Problem details = Scan the entries and copy each line where the word "tree" is present.

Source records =
`config.mk`:
```
export PLATFORM = sky130hd
export DESIGN_NAME = icb_clint_top
export DESIGN_NICKNAME = d
export VERILOG_FILES = /design/src/source/icb_pkg.sv /design/src/source/clint_pkg.sv /design/src/source/clint_mtime.sv /design/src/source/clint_irq_ctrl.sv /design/src/source/icb_clint_port.sv /design/src/source/icb_clint_top.sv
export VERILOG_INCLUDE_DIRS = /design/src /design/src/source
export SDC_FILE = /design/constraint.sdc
export NUM_CORES = 1
export LEC_CHECK = 0
export ABC_AREA = 1
export BUFFER_PORTS_ARGS = -buffer_cell sky130_fd_sc_hd__buf_2
export CAP_MARGIN = 10
export CORE_ASPECT_RATIO = 0.9
export CORE_MARGIN = 2
export CORE_UTILIZATION = 50
export DETAILED_ROUTE_END_ITERATION = 8
export PLACE_DENSITY = 0.7
export SYNTH_ARGS = -nofsm -noshare
export SYNTH_HDL_FRONTEND = slang
export SYNTH_HIERARCHICAL = 1
export SYNTH_SLANG_ARGS = --single-unit
```
`constraint.sdc`:
```
create_clock -name clk -period 2.97 [get_ports clk]
set_input_delay 0.7425 -clock clk [delete_from_list [all_inputs] [get_ports clk]]
set_output_delay 0.7425 -clock clk [all_outputs]
set_load 0.005 [all_outputs]
```
`src/source/clint_params.svh`:
```
`ifndef CLINT_PARAMS_SVH
`define CLINT_PARAMS_SVH

// enabled rtc cycles per mtime increment
`define CLINT_RTC_PSC_DEFAULT 100

// register reset values
`define CLINT_MTIME_RST    64'h0000_0000_0000_0000
`define CLINT_MTIMECMP_RST 64'hffff_ffff_ffff_ffff // never fires after reset

// byte offsets in the clint window
`define CLINT_OFS_MSIP        (8'h00)
`define CLINT_OFS_MTIMECMP_LO (8'h10)
`define CLINT_OFS_MTIMECMP_HI (8'h14)
`define CLINT_OFS_MTIME_LO    (8'h18)
`define CLINT_OFS_MTIME_HI    (8'h1c)

`endif

```
`src/source/icb_pkg.sv`:
```
package icb_pkg;

	localparam int ICB_ADDR_W = 32;
	localparam int ICB_DATA_W = 32;
	localparam int ICB_MASK_W = ICB_DATA_W / 8; // one bit per byte lane

	// command address
	typedef logic [ICB_ADDR_W-1:0] icb_addr_t;

	// write data on the command channel, read data on the response channel
	typedef logic [ICB_DATA_W-1:0] icb_data_t;

	// byte write mask
	typedef logic [ICB_MASK_W-1:0] icb_mask_t;

endpackage

```
`src/source/clint_pkg.sv`:
```
`include "clint_params.svh"

package clint_pkg;

	// register index, taken from address bits 4:2
	typedef enum logic [2:0]
	{
		REG_MSIP    = 3'(`CLINT_OFS_MSIP >> 2),
		REG_NONE    = 3'd1, // 0x04..0x0c, read as zero
		REG_CMP_LO  = 3'(`CLINT_OFS_MTIMECMP_LO >> 2),
		REG_CMP_HI  = 3'(`CLINT_OFS_MTIMECMP_HI >> 2),
		REG_TIME_LO = 3'(`CLINT_OFS_MTIME_LO >> 2),
		REG_TIME_HI = 3'(`CLINT_OFS_MTIME_HI >> 2)
	} clint_reg_e;

	// mtime and mtimecmp
	typedef logic [63:0] clint_time_t;

	// unused word slots all fold onto REG_NONE
	function automatic clint_reg_e clint_decode(input logic [2:0] idx);
		case (idx)
			REG_MSIP, REG_CMP_LO, REG_CMP_HI, REG_TIME_LO, REG_TIME_HI:
				clint_decode = clint_reg_e'(idx);
			default:
				clint_decode = REG_NONE;
		endcase
	endfunction

endpackage

```
`src/source/clint_mtime.sv`:
```
`include "clint_params.svh"

module clint_mtime
	import icb_pkg::*, clint_pkg::*;
#(
	parameter int RTC_PSC = `CLINT_RTC_PSC_DEFAULT
)(
	input  logic        clk,
	input  logic        rst_n,
	input  logic        rtc_en,
	input  clint_reg_e  wr_sel,
	input  icb_data_t   wr_data,
	input  icb_mask_t   wr_be,
	input  clint_reg_e  rd_sel,
	output clint_time_t mtime,
	output icb_data_t   mtime_rdata
);

	localparam int PSC_W = $clog2(RTC_PSC);

	logic [PSC_W-1:0] psc_cnt;
	logic             psc_wrap;
	logic             rtc_tick;
	logic [7:0]       byte_we;  // one enable per byte of mtime
	clint_time_t      wr_word;
	clint_time_t      mtime_inc;

	assign psc_wrap = (psc_cnt == PSC_W'(RTC_PSC - 1));

	// prescaler only moves while the rtc is enabled
	always_ff @(posedge clk or negedge rst_n)
	begin
		if (!rst_n)
			psc_cnt <= '0;
		else if (rtc_en)
			psc_cnt <= psc_wrap ? '0 : psc_cnt + 1'b1;
	end

	always_ff @(posedge clk or negedge rst_n)
	begin
		if (!rst_n)
			rtc_tick <= 1'b0;
		else
			rtc_tick <= rtc_en & psc_wrap;
	end

	assign byte_we   = {wr_be & {4{wr_sel == REG_TIME_HI}}, wr_be & {4{wr_sel == REG_TIME_LO}}};
	assign wr_word   = {wr_data, wr_data}; // same lanes for lo and hi word
	assign mtime_inc = mtime + 64'd1;

	// bus write wins over the tick, byte by byte
	always_ff @(posedge clk or negedge rst_n)
	begin
		if (!rst_n)
			mtime <= `CLINT_MTIME_RST;
		else
		begin
			for (int i = 0; i < 8; i++)
			begin
				if (byte_we[i])
					mtime[8*i +: 8] <= wr_word[8*i +: 8];
				else if (rtc_tick)
					mtime[8*i +: 8] <= mtime_inc[8*i +: 8];
			end
		end
	end

	always_comb
	begin
		case (rd_sel)
			REG_TIME_LO: mtime_rdata = mtime[31:0];
			REG_TIME_HI: mtime_rdata = mtime[63:32];
			default:     mtime_rdata = '0; // not ours
		endcase
	end

endmodule

```
`src/source/clint_irq_ctrl.sv`:
```
`include "clint_params.svh"

module clint_irq_ctrl
	import icb_pkg::*, clint_pkg::*;
(
	input  logic        clk,
	input  logic        rst_n,
	input  clint_reg_e  wr_sel,
	input  icb_data_t   wr_data,
	input  icb_mask_t   wr_be,
	input  clint_reg_e  rd_sel,
	input  clint_time_t mtime,
	output icb_data_t   irq_rdata,
	output logic        sw_irq,
	output logic        tmr_irq
);

	logic        msip;
	clint_time_t mtimecmp;
	logic [7:0]  cmp_we;
	clint_time_t wr_word;
	logic        tmr_hit;

	// only bit 0 of byte 0 is implemented
	always_ff @(posedge clk or negedge rst_n)
	begin
		if (!rst_n)
			msip <= 1'b0;
		else if (wr_be[0] && wr_sel == REG_MSIP)
			msip <= wr_data[0];
	end

	assign sw_irq = msip;

	assign cmp_we  = {wr_be & {4{wr_sel == REG_CMP_HI}}, wr_be & {4{wr_sel == REG_CMP_LO}}};
	assign wr_word = {wr_data, wr_data};

	always_ff @(posedge clk or negedge rst_n)
	begin
		if (!rst_n)
			mtimecmp <= `CLINT_MTIMECMP_RST;
		else
		begin
			for (int i = 0; i < 8; i++)
			begin
				if (cmp_we[i])
					mtimecmp[8*i +: 8] <= wr_word[8*i +: 8];
			end
		end
	end

	assign tmr_hit = (mtime >= mtimecmp); // unsigned 64-bit compare

	// one cycle behind the compare
	always_ff @(posedge clk or negedge rst_n)
	begin
		if (!rst_n)
			tmr_irq <= 1'b0;
		else
			tmr_irq <= tmr_hit;
	end

	always_comb
	begin
		case (rd_sel)
			REG_MSIP:   irq_rdata = {31'd0, msip};
			REG_CMP_LO: irq_rdata = mtimecmp[31:0];
			REG_CMP_HI: irq_rdata = mtimecmp[63:32];
			default:    irq_rdata = '0;
		endcase
	end

endmodule

```
`src/source/icb_clint_port.sv`:
```
module icb_clint_port
	import icb_pkg::*, clint_pkg::*;
(
	input  logic       clk,
	input  logic       rst_n,

	// command channel
	input  icb_addr_t  cmd_addr,
	input  logic       cmd_read,
	input  icb_data_t  cmd_wdata,
	input  icb_mask_t  cmd_wmask,
	input  logic       cmd_valid,
	output logic       cmd_ready,

	// response channel
	output icb_data_t  rsp_rdata,
	output logic       rsp_valid,
	input  logic       rsp_ready,

	// register side
	output clint_reg_e wr_sel,
	output icb_data_t  wr_data,
	output icb_mask_t  wr_be,
	output clint_reg_e rd_sel,
	input  icb_data_t  mtime_rdata,
	input  icb_data_t  irq_rdata
);

	logic       cmd_fire;
	clint_reg_e reg_idx;

	// one transaction in flight at most
	assign cmd_ready = ~rsp_valid;
	assign cmd_fire  = cmd_valid & cmd_ready;

	assign reg_idx = clint_decode(cmd_addr[4:2]);

	assign wr_sel  = reg_idx;
	assign rd_sel  = reg_idx;
	assign wr_data = cmd_wdata;
	assign wr_be   = (cmd_fire && !cmd_read) ? cmd_wmask : '0;

	// blocks return zero outside their own indices, so OR is enough
	always_ff @(posedge clk)
	begin
		if (cmd_fire && cmd_read)
			rsp_rdata <= mtime_rdata | irq_rdata;
	end

	// set on accept, clear when the master takes the response
	always_ff @(posedge clk or negedge rst_n)
	begin
		if (!rst_n)
			rsp_valid <= 1'b0;
		else if (rsp_valid ? rsp_ready : cmd_valid)
			rsp_valid <= ~rsp_valid;
	end

endmodule

```
`src/source/icb_clint_top.sv`:
```
`include "clint_params.svh"

module icb_clint_top
	import icb_pkg::*, clint_pkg::*;
#(
	parameter int RTC_PSC = `CLINT_RTC_PSC_DEFAULT
)(
	input  logic      clk,
	input  logic      rst_n,
	input  logic      rtc_en,

	// icb slave
	input  icb_addr_t cmd_addr,
	input  logic      cmd_read,
	input  icb_data_t cmd_wdata,
	input  icb_mask_t cmd_wmask,
	input  logic      cmd_valid,
	output logic      cmd_ready,
	output icb_data_t rsp_rdata,
	output logic      rsp_valid,
	input  logic      rsp_ready,

	// interrupt requests
	output logic      sw_irq,
	output logic      tmr_irq
);

	clint_reg_e  wr_sel;
	icb_data_t   wr_data;
	icb_mask_t   wr_be;
	clint_reg_e  rd_sel;
	icb_data_t   mtime_rdata;
	icb_data_t   irq_rdata;
	clint_time_t mtime;

	icb_clint_port u_port (
		.clk         (clk),
		.rst_n       (rst_n),
		.cmd_addr    (cmd_addr),
		.cmd_read    (cmd_read),
		.cmd_wdata   (cmd_wdata),
		.cmd_wmask   (cmd_wmask),
		.cmd_valid   (cmd_valid),
		.cmd_ready   (cmd_ready),
		.rsp_rdata   (rsp_rdata),
		.rsp_valid   (rsp_valid),
		.rsp_ready   (rsp_ready),
		.wr_sel      (wr_sel),
		.wr_data     (wr_data),
		.wr_be       (wr_be),
		.rd_sel      (rd_sel),
		.mtime_rdata (mtime_rdata),
		.irq_rdata   (irq_rdata)
	);

	// time base
	clint_mtime #(
		.RTC_PSC (RTC_PSC)
	) u_mtime (
		.clk         (clk),
		.rst_n       (rst_n),
		.rtc_en      (rtc_en),
		.wr_sel      (wr_sel),
		.wr_data     (wr_data),
		.wr_be       (wr_be),
		.rd_sel      (rd_sel),
		.mtime       (mtime),
		.mtime_rdata (mtime_rdata)
	);

	// msip, mtimecmp and the timer compare
	clint_irq_ctrl u_irq (
		.clk       (clk),
		.rst_n     (rst_n),
		.wr_sel    (wr_sel),
		.wr_data   (wr_data),
		.wr_be     (wr_be),
		.rd_sel    (rd_sel),
		.mtime     (mtime),
		.irq_rdata (irq_rdata),
		.sw_irq    (sw_irq),
		.tmr_irq   (tmr_irq)
	);

endmodule

```
* Word-level counts from Yosys, hierarchy flattened
Cells that the tools add are included.
Word-level totals: memory bits (writable) 0, latch bits 0, word-level logic and storage cells 79, bits of input ports 74, memories 0, register bits 171, output and inout port bits 36, memory bits (read-only) 0
Operators by class: $add $sub $neg 2, divide/modulo/power cells 0, shifts and indexed selects 0, multipliers 0, bitwise logic cells 8, reductions and logical operators 15, $lt $le $gt $ge 1, muxes and demuxes 22, equal/unequal tests 9
Operators by type and width (count):
- 8-bit two-way mux | 16
- 32-bit case mux with 3 select lines | 1
- 64-bit by 1-bit adder with 64-bit output, second input constant | 1
- 64-bit greater-or-equal comparator | 1
- 32-bit case mux with 2 select lines | 1
- 32-bit bitwise OR | 1
- 3-bit equality test, second input constant | 8
- 4-bit bitwise AND | 4
- 2-bit nonzero test | 8
- 7-bit by 1-bit adder with 7-bit output, second input constant | 1
- 7-bit equality test, second input constant | 1
- 7-bit two-way mux | 1
- 3-bit zero test | 2
- 5-bit OR reduction | 1
- 4-bit two-way mux | 1
- 1-bit logical AND | 3
- 3-bit two-way mux | 1
- 1-bit bitwise AND | 2
- 1-bit zero test | 1
- 1-bit two-way mux | 1
- 1-bit inverter | 1

* Depth between registers and ports, before layout
Gate-level depths: netlist of run 1.
depth after elaboration 6, gate-level depth with buffers 15, gate-level depth less buffers 15

* Cells and area by module
The synthesis of run 1 kept the hierarchy.
Modules (own cells, without submodules):
- clint_mtime | seq. area each 1801.7 µm², cells each 925, times used 1, area an instance 5733.0 µm²
- clint_irq_ctrl | seq. area each 1731.7 µm², cells each 576, times used 1, area an instance 4702.0 µm²
- icb_clint_port | seq. area each 985.9 µm², cells each 120, times used 1, area an instance 1535.2 µm²

* Worst setup path after synthesis of run 1
Ideal clock, no wire load.
path kind in2reg, start point input port cmd_valid, end point register u_port.rsp_rdata[0] (enable), library setup time 0.421 ns, arrival time 2.158 ns, slack 0.390 ns, cell stages on the path 2, cell sequence nand2_1 > nor2_1
Between the ends: longest elaborated chain between the ends 2
RTL lines:
- from (decl) | line icb_clint_top.sv:17 | input logic cmd_valid,
- 1-bit bitwise AND | line icb_clint_port.sv:34 | assign cmd_fire = cmd_valid & cmd_ready;
- 1-bit logical AND | line icb_clint_port.sv:46 | if (cmd_fire && cmd_read)
- to (signal assigned) | line icb_clint_port.sv:47 | rsp_rdata <= mtime_rdata | irq_rdata;
- to (decl) | line icb_clint_port.sv:16 | output icb_data_t rsp_rdata,
Every way passes these cells. A chain may end at the register's enable or synchronous reset.

* Final worst setup path of run 1
start point register u_irq.mtimecmp[55], end point register u_irq.tmr_irq
Between the ends: longest elaborated chain between the ends 1
RTL lines:
- from (decl) | line clint_irq_ctrl.sv:19 | clint_time_t mtimecmp;
- from (signal assigned) | line clint_irq_ctrl.sv:41 | mtimecmp <= `CLINT_MTIMECMP_RST;
- from (signal, indexed assignment) | line clint_irq_ctrl.sv:47 | mtimecmp[8*i +: 8] <= wr_word[8*i +: 8];
- 64-bit greater-or-equal comparator | line clint_irq_ctrl.sv:52 | assign tmr_hit = (mtime >= mtimecmp);
- via u_irq.tmr_hit | line clint_irq_ctrl.sv:22 | logic tmr_hit;
- to (signal assigned) | line clint_irq_ctrl.sv:60 | tmr_irq <= tmr_hit;
- to (decl) | line clint_irq_ctrl.sv:15 | output logic tmr_irq
The timed path passes the listed nets, and every way through them passes these cells.

==> results of run 1 <==
## how the worst max path moves through the flow
stage / end / slack (ns) / startpoint
6_report: u_irq/tmr_irq / 0.69 / u_irq/mtimecmp[55]
5_1_grt: u_irq/tmr_irq / 0.61 / u_irq/mtimecmp[55]
4_1_cts: u_irq/tmr_irq / 0.73 / u_irq/mtimecmp[55]
3_5_place_dp: u_mtime/mtime[47] / 0.44 / cmd_addr[2]
3_3_place_gp: u_mtime/mtime[47] / 0.47 / cmd_addr[2]
2_1_floorplan: u_port/rsp_rdata[0] / 0.39 / cmd_valid
## logic make-up (layout without fill, tap and decap cells)
logic type / count (synthesis) / in the layout / share of synthesized area, %
flops: 171 / 171 / 37.8
mux: 1 / 1 / 0.0941
simple gates: 783 / 783 / 28.7
compound gates: 250 / 250 / 12.9
xor+xnor: 25 / 25 / 1.83
buf+inv: 325 / 404 / 11.7
fa+ha+maj: 66 / 66 / 6.90
## metrics by stage
stage,hold slack (ns),total power (uW),util (%),std cells,instance area [um^2]
final,0.290,9340,56.5,2002,13200
after detailed placement,0.465,6870,53.9,1970,12600
after global placement,0.462,6750,53.9,1970,12600
after CTS,0.328,9320,56.5,2002,13200
after global routing,0.347,10000,56.5,2002,13200
after floorplan,0.447,5890,-,1621,12000
## layout make-up
type / instances / share of cell area, %
Multi-Input combinational cell: 1125 / 45.7
Sequential cell: 171 / 34.1
Inverter: 266 / 7.54
Timing Repair Buffer: 106 / 5.02
Clock buffer: 17 / 3.21
Tap cell: 302 / 2.85
Clock inverter: 15 / 1.49
## power breakdown
group | switching [uW] | internal (uW) | leakage (uW)
clock | 1120 | 1290 | 0.000303
combinational | 1960 | 1230 | 0.00400
sequential | 649 | 3090 | 0.00194
## per-layer routing
metal	vias to the layer above	wire, um	track usage (%)
li1	5319	-	-
met1	5231	16900	42.4
met2	501	15800	46.1
met3	79	2910	4.99
met4	0	924	9.44
met5	-	0	0
## sequential cells by signal (all words and copies together), names as in the netlist
signal,flops
u_irq/mtimecmp,64
u_irq/sw_irq,1
u_irq/tmr_irq,1
u_mtime/mtime,64
u_mtime/psc_cnt,7
u_mtime/rtc_tick,1
u_port/rsp_rdata,32
u_port/rsp_valid,1
## worst register-to-register path, delay by kind of cell, from the launching register on
| kind | cells | cell delay (ns) |
|---|---|---|
| AND/OR/NAND/NOR | 9 | 1.33 |
| buffers and inverters | 1 | 0.06 |
| adder cells (fa/ha/maj) | 1 | 0.29 |
| flip-flops | 1 | 0.54 |
## cells in the final DEF (no fill, tap or decap), types with 3 or more instances in the layout
cell / n
sky130_fd_sc_hd__a21oi_1: 30
sky130_fd_sc_hd__buf_12: 5
sky130_fd_sc_hd__buf_2: 79
sky130_fd_sc_hd__buf_4: 21
sky130_fd_sc_hd__clkbuf_16: 17
sky130_fd_sc_hd__dfrtp_1: 75
sky130_fd_sc_hd__dfstp_2: 64
sky130_fd_sc_hd__edfxtp_1: 32
sky130_fd_sc_hd__ha_1: 66
sky130_fd_sc_hd__inv_1: 264
sky130_fd_sc_hd__inv_6: 5
sky130_fd_sc_hd__inv_8: 4
sky130_fd_sc_hd__nand2_1: 433
sky130_fd_sc_hd__nand2_2: 21
sky130_fd_sc_hd__nand2_4: 9
sky130_fd_sc_hd__nand3_1: 81
sky130_fd_sc_hd__nand3b_1: 3
sky130_fd_sc_hd__nand4_1: 17
sky130_fd_sc_hd__nor2_1: 156
sky130_fd_sc_hd__nor2_2: 8
sky130_fd_sc_hd__nor2_4: 9
sky130_fd_sc_hd__nor3_1: 6
sky130_fd_sc_hd__nor3b_1: 3
sky130_fd_sc_hd__o211ai_1: 4
sky130_fd_sc_hd__o21a_1: 3
sky130_fd_sc_hd__o21ai_0: 69
sky130_fd_sc_hd__o21ai_1: 14
sky130_fd_sc_hd__o21ai_2: 32
sky130_fd_sc_hd__o21bai_1: 8
sky130_fd_sc_hd__o221ai_1: 8
sky130_fd_sc_hd__o22ai_1: 77
sky130_fd_sc_hd__or2_2: 32
sky130_fd_sc_hd__xor2_1: 25
==> summary.md, run 1 <==
| Metric | Value |
|---|---|
| Run status | finished clean |
| Leakage power figure | between 0.006 and 0.007 uW |
| Count of fill cells added during filler insertion | about 2.2k |
| Clk_lat worst skew | about 0.45 ns |
| Length of the first detailed-routing pass in iterations | 6 |
| Signal arrival time at the worst endpoint | 2.66 ns |
| CP Depth | 11 |
| TritonCTS buffer count | 17 |
| Die Width | approximately 170 um |
| Post-synthesis instance total | ~1.6k |
| Endpoint kind of the worst setup timing path | register |
| Overall die area | 0.0252 mm^2 |
| Sequential fraction of the synthesis area | 37.8% |
| Setup TNS | 0 ns |
| Number of global-route vias before repair | 10.6k |
| Final setup violating endpoints | 0 |
| Proportion of register bits with asynchronous set or reset after synthesis | 81.3% |
| Cell-by-cell listing of the critical path | inv_1, ha_1, nand2_1, nor2_1, nor3b_1, nand2_1, nor2_1, nand2_1, nand2_1, nor2_1, nand2_1 |
| Number of buffer cells added on primary ports | 80 |
| Root buffer selected by CTS | sky130_fd_sc_hd__clkbuf_16 |
| Final weighted congestion in routability-driven placement | between 0.9 and 1 |
| Post-route ant nets | 0 |
| Largest net degree at the start of global routing | slightly below 70 |
| Synth Warn # | 6 |
| Wire length after detailed routing | 36,500 um |
| Total count of max-transition violations in the final report | 0 |
| Total number of vias | between 10k and 15k |
| Wire length of the first global-routing pass | around 58,000 um |
| Hold Crit Class | input pin to async pin |
| Top cell type's share of synthesized area | between 10% and 20% |
| Clock Skews | 0.0119 ns |
| Number of max-cap violations | 0 |
| DRC viols | 0 |
| Synthesized area divided by synthesized cell count | 7.38 um^2 |
| Buffer levels on the longest clock path | 2 |
| Setup Slack @ Placement | 0.437 ns |
| Synthesized net count | between 1.5k and 2k |
| Number of primary I/O pins | between 100 and 150 |
| Total congestion overflow after global routing | 0 |
| Proportion of layout cells with a drive suffix above 1 | 18.9% |
| Yosys top cell by area | sky130_fd_sc_hd__dfrtp_1 |
| Final hold vios | 0 |
| Most frequent cell after synthesis | sky130_fd_sc_hd__nand2_1 |
| Slack of the critical path | 0.694 ns |
| Initial cell density of the core | roughly half |
| Worst setup path category | register to register |
| Highest Clock Rate | about 0.44 GHz |
| Detailed placement HPWL | approximately 27,000 um |
| All-Layer GR Usage | a little under 30% |
| Total of cells resized after clock tree synthesis | 0 |
| Critical path required time | approximately 3.4 ns |
| Via density | between 5 and 6 |
| Count of routing violations after the opening detailed-route iteration | 1,161 |
| Number of antenna violations at the first check in global routing | 0 |
| Count of inserted antenna diode cells | 0 |
| Flops & latches, synth | between 150 and 200 |
| Kind of cell adding the most delay to the critical path | simple AND/OR/NAND/NOR gates |
| Distinct cell type count after synthesis | 40 |
| Core ar. | ~0.023 mm^2 |
| Post-synth EDFFs | 32 |
| Sink count of the clock tree | ~170 |
| Final Cycle Share | 76.6% |
| Clock tree from TritonCTS | built |
| Cell mode on critical path | sky130_fd_sc_hd__nand2_1 |
| Area of the multi-input gates | slightly above 0.006 mm^2 |
| H-tree levels | 4 |
| Clk pin slew, worst setup/hold paths | 0.08 ns |
| Setup slack, reg-to-reg | 0.69 ns |
| Cell area power density | about 700 mW/mm^2 |
| Combined flip-flop and latch cell area | roughly 0.0045 mm^2 |
| Final routed wire length divided by cell count | approximately 18 um |
| Vertical die dimension | between 150 and 200 um |
| Most common flop cell mapped by yosys | sky130_fd_sc_hd__dfrtp_1 |
| Worst reg-to-reg path cell count | 11 |
| Clock period minus worst slack | about 2.3 ns |
| End of the worst register-to-register path | u_irq/tmr_irq |
| Placement row count | 53 |
| Cell type of the slowest stage on the worst timing path | sky130_fd_sc_hd__nor3b_1 |
| Number of nets at the end of the flow | about 1.8k |
| Largest driver fanout on the critical path | 3 |
| Top cells by area in the synthesized netlist | sky130_fd_sc_hd__dfrtp_1 (16%), sky130_fd_sc_hd__dfstp_2 (14%), sky130_fd_sc_hd__nand2_1 (14%) |
| Number of buffer and inverter instances along the worst setup path | 1 |
| Critical Path Start Type | register |
| Number of hold-repair buffers added at the cts stage | 0 |
| Maximum ir drop on the vdd rail | roughly 0.0005 V |
| Synthesis-to-finish area growth | 10.6% |
| Post-Syn Area | around 0.012 mm^2 |
| Top post-synthesis cells by count | sky130_fd_sc_hd__nand2_1 (433), sky130_fd_sc_hd__inv_1 (264), sky130_fd_sc_hd__nor2_1 (157) |
| Delay of the slowest critical-path stage | about 0.55 ns |
| Transition at the pin with the smallest max-transition slack | around 0.74 ns |
| Number of buffers inserted by post-CTS setup repair | 0 |
| Unrepaired setup endpoints after global routing | no |
| Normalized max-slew margin | roughly half |
| Startpoint of the most critical register-to-register path | u_irq/mtimecmp[55] |
Note: power is estimated with default switching activity, not from simulation.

Result =
| Total of cells resized after clock tree synthesis | 0 |
| Sink count of the clock tree | ~170 |
| Clock tree from TritonCTS | built |
| H-tree levels | 4 |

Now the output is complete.